The vast MIC differences between MRSA strains, the population heterogeneity within single strains and the dependence of resistance levels on external factors are reflected in these many structural genes and global regulators, which can influence resistance levels. While typically considered nosocomial pathogens, new faster growing and apparently more virulent MRSA have begun spreading in the community. Interestingly, these emerging strains often express very low methicillin resistance, e.g. the MRSA clone spreading amongst intravenous drug users in the Zurich area, which has an in vitro Entospletinib doubling time of 25 min, but oxacillin MICs of only 0.5
to 4 μg/ml [23]. This particular clone’s low-level resistance is partially due to a promoter mutation, leading to tight repression of mecA, but resistance levels appear to be mainly restricted by unknown factors within its genomic background [12]. To identify potential factors involved in mecA regulation
or methicillin resistance levels in such an extremely low level resistant MRSA, we performed DNA-binding protein purification assays, using the mecA operator region as bait. A novel, uncharacterized protein, SA1665, was found to bind to this DNA fragment, and shown to increase methicillin resistance levels when deleted. Results Identification of SA1665 MRSA strain CHE482 is the type strain for APR-246 mw the so-called “”drug clone”" spreading amongst intravenous drug users in the Zurich area [12, 23]. This strain carries mecA and expresses PBP2a, but appears phenotypically methicillin susceptible by conventional phenotypic tests.
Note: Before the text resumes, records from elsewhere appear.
[src/design/bdq_dp.sv]
// Datapath of the deque: entry memory, pointers, request and result registers.
module bdq_dp
  import bdq_pkg::*;
#(
  parameter int DEPTH = DEPTH_DEF
) (
  input  logic     clk,
  input  logic     rst,
  input  dp_op_t   op,
  output dp_stat_t stat,
  input  req_t     req,
  output logic     rsp_valid,
  input  logic     rsp_stall,
  output rsp_t     rsp
);

  localparam int SLOT_W = $clog2(DEPTH);
  localparam int CNT_W  = $clog2(DEPTH + 1);
  localparam logic [SLOT_W:0]  DEPTH_S  = (SLOT_W + 1)'(DEPTH);
  localparam logic [CNT_W-1:0] DEPTH_C  = CNT_W'(DEPTH);
  localparam logic [SLOT_W-1:0] LAST_SLOT = SLOT_W'(DEPTH - 1);

  // Add two slot numbers below DEPTH and wrap once.
  function automatic logic [SLOT_W-1:0] wrap_add(input logic [SLOT_W-1:0] a,
                                                 input logic [SLOT_W-1:0] b);
    logic [SLOT_W:0] sum;
    sum = {1'b0, a} + {1'b0, b};
    if (sum >= DEPTH_S) begin
      sum = sum - DEPTH_S;
    end
    return sum[SLOT_W-1:0];
  endfunction

  logic signed [31:0] mem [DEPTH];
  logic signed [31:0] rd_data;
  logic               rd_en;
  logic [SLOT_W-1:0]  rd_addr;
  logic               wr_en;
  logic [SLOT_W-1:0]  wr_addr;

  req_t              cur;
  logic [SLOT_W-1:0] front;
  logic [SLOT_W-1:0] front_next;
  logic [CNT_W-1:0]  count;
  logic [CNT_W-1:0]  count_next;
  logic [SLOT_W-1:0] idx;
  logic [SLOT_W-1:0] idx_next;

  logic              empty;
  logic              full;
  logic              out_free;
  logic              list_last;
  logic              is_push;
  logic [SLOT_W-1:0] front_dec;
  logic [SLOT_W-1:0] front_inc;
  logic [SLOT_W-1:0] back_slot;
  logic [SLOT_W-1:0] tail_slot;
  logic              out_load;
  rsp_t              out_new;

  // Status toward the controller.
  assign empty     = (count == '0);
  assign full      = (count == DEPTH_C);
  assign out_free  = !rsp_valid || !rsp_stall;
  assign list_last = ({1'b0, idx} + 1'b1) == (SLOT_W + 1)'(count);
  assign is_push   = (cur.req_type == REQ_PUSH_FRONT) || (cur.req_type == REQ_PUSH_BACK);

  always_comb begin
    stat.req_type  = cur.req_type;
    stat.empty     = empty;
    stat.full      = full;
    stat.out_free  = out_free;
    stat.list_last = list_last;
  end

  // Slot arithmetic around the circular store.
  assign front_dec = (front == '0) ? LAST_SLOT : front - 1'b1;
  assign front_inc = wrap_add(front, SLOT_W'(1));
  assign back_slot = wrap_add(front, SLOT_W'(count - 1'b1));
  assign tail_slot = wrap_add(front, SLOT_W'(count));

  // Command decode: pointer updates, memory access and result formation.
  always_comb begin
    front_next = front;
    count_next = count;
    idx_next   = idx;
    wr_en      = 1'b0;
    wr_addr    = tail_slot;
    rd_en      = 1'b0;
    rd_addr    = front;
    out_load   = 1'b0;
    out_new    = '0;
    case (op)
      DP_SHORT_RESULT: begin
        out_load            = 1'b1;
        out_new.last_of_run = 1'b1;
        if (is_push) begin
          if (full) begin
            out_new.status = ST_FULL;
          end else begin
            out_new.status = ST_OK;
            wr_en          = 1'b1;
            count_next     = count + 1'b1;
            if (cur.req_type == REQ_PUSH_FRONT) begin
              wr_addr    = front_dec;
              front_next = front_dec;
            end
          end
        end else begin
          out_new.status = ST_EMPTY;
        end
      end
      DP_POP_START: begin
        rd_en      = 1'b1;
        count_next = count - 1'b1;
        if (cur.req_type == REQ_POP_FRONT) begin
          rd_addr    = front;
          front_next = front_inc;
        end else begin
          rd_addr = back_slot;
        end
      end
      DP_POP_RESULT: begin
        out_load            = 1'b1;
        out_new.out_value   = rd_data;
        out_new.status      = ST_OK;
        out_new.last_of_run = 1'b1;
      end
      DP_LIST_START: begin
        rd_en    = 1'b1;
        rd_addr  = front;
        idx_next = '0;
      end
      DP_LIST_RESULT: begin
        out_load            = 1'b1;
        out_new.out_value   = rd_data;
        out_new.status      = ST_OK;
        out_new.last_of_run = list_last;
        if (!list_last) begin
          idx_next = idx + 1'b1;
          rd_en    = 1'b1;
          rd_addr  = wrap_add(front, idx + 1'b1);
        end
      end
      default: begin
      end
    endcase
  end

  // Entry memory with registered read data.
  always_ff @(posedge clk) begin
    if (wr_en) begin
      mem[wr_addr] <= cur.push_value;
    end
    if (rd_en) begin
      rd_data <= mem[rd_addr];
    end
  end

  // Request register, loaded when a beat is accepted.
  always_ff @(posedge clk) begin
    if (op == DP_LATCH) begin
      cur <= req;
    end
    idx <= idx_next;
  end

  // Pointer registers.
  always_ff @(posedge clk) begin
    if (rst) begin
      front <= '0;
      count <= '0;
    end else begin
      front <= front_next;
      count <= count_next;
    end
  end

  // Result register.
  always_ff @(posedge clk) begin
    if (rst) begin
      rsp_valid <= 1'b0;
    end else if (out_load) begin
      rsp_valid <= 1'b1;
    end else if (!rsp_stall) begin
      rsp_valid <= 1'b0;
    end
  end

  always_ff @(posedge clk) begin
    if (out_load) begin
      rsp <= out_new;
    end
  end

  // The fill count never passes the store size.
  a_count_bound: assert property (@(posedge clk) disable iff (rst) count <= DEPTH_C)
    else $error("entry count above depth");

  // The front slot always names a real entry.
  a_front_bound: assert property (@(posedge clk) disable iff (rst)
    {1'b0, front} < DEPTH_S)
    else $error("front slot out of range");

  // An accepted push into a deque with room grows it by one.
  a_push_grows: assert property (@(posedge clk) disable iff (rst)
    (op == DP_SHORT_RESULT && is_push && !full) |=> (count == $past(count) + 1'b1))
    else $error("push did not grow the deque");

  // Error results carry a zero value.
  a_err_zero: assert property (@(posedge clk) disable iff (rst)
    (rsp_valid && rsp.status != ST_OK) |-> (rsp.out_value == 0))
    else $error("error result with nonzero value");

endmodule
However, like most other low-level resistant MRSA, it can segregate a small proportion of higher resistant subclones in the presence of β-lactams. We hypothesized that Alpelisib price regulation of methicillin resistance in such low-level resistant clonal lineages may differ qualitatively from classical heterogeneously- or highly-resistant MRSA. A DNA-binding protein purification assay was performed to identify new potential factors involved in the regulation of mecA/PBP2a. The mecA/mecR1 intergenic DNA region, including the 5′
9 bp of mecR1 and the first 52 bp of mecA, was used as bait against crude protein extract from strain CHE482. Proteins why binding to this DNA fragment were analysed by SDS-PAGE. Even though CHE482 contained BlaI, which is known to bind to the mec operator, this band could not be identified on gels due to co-migrating, non-specific bands the same size as BlaI (14.9 KDa) that bound to both the DNA-coated and uncoated control beads. The most prominent protein band of ~16–20 kDa, isolated from DNA-labelled but not from control beads, was identified as the hypothetical protein SA1665 (N315 genome annotation [BA000018]) (Figure 1A). SA1665 encodes a predicted 17-kDa protein with an n-terminal helix-turn-helix (HTH) motif characteristic of DNA-binding transcriptional regulators.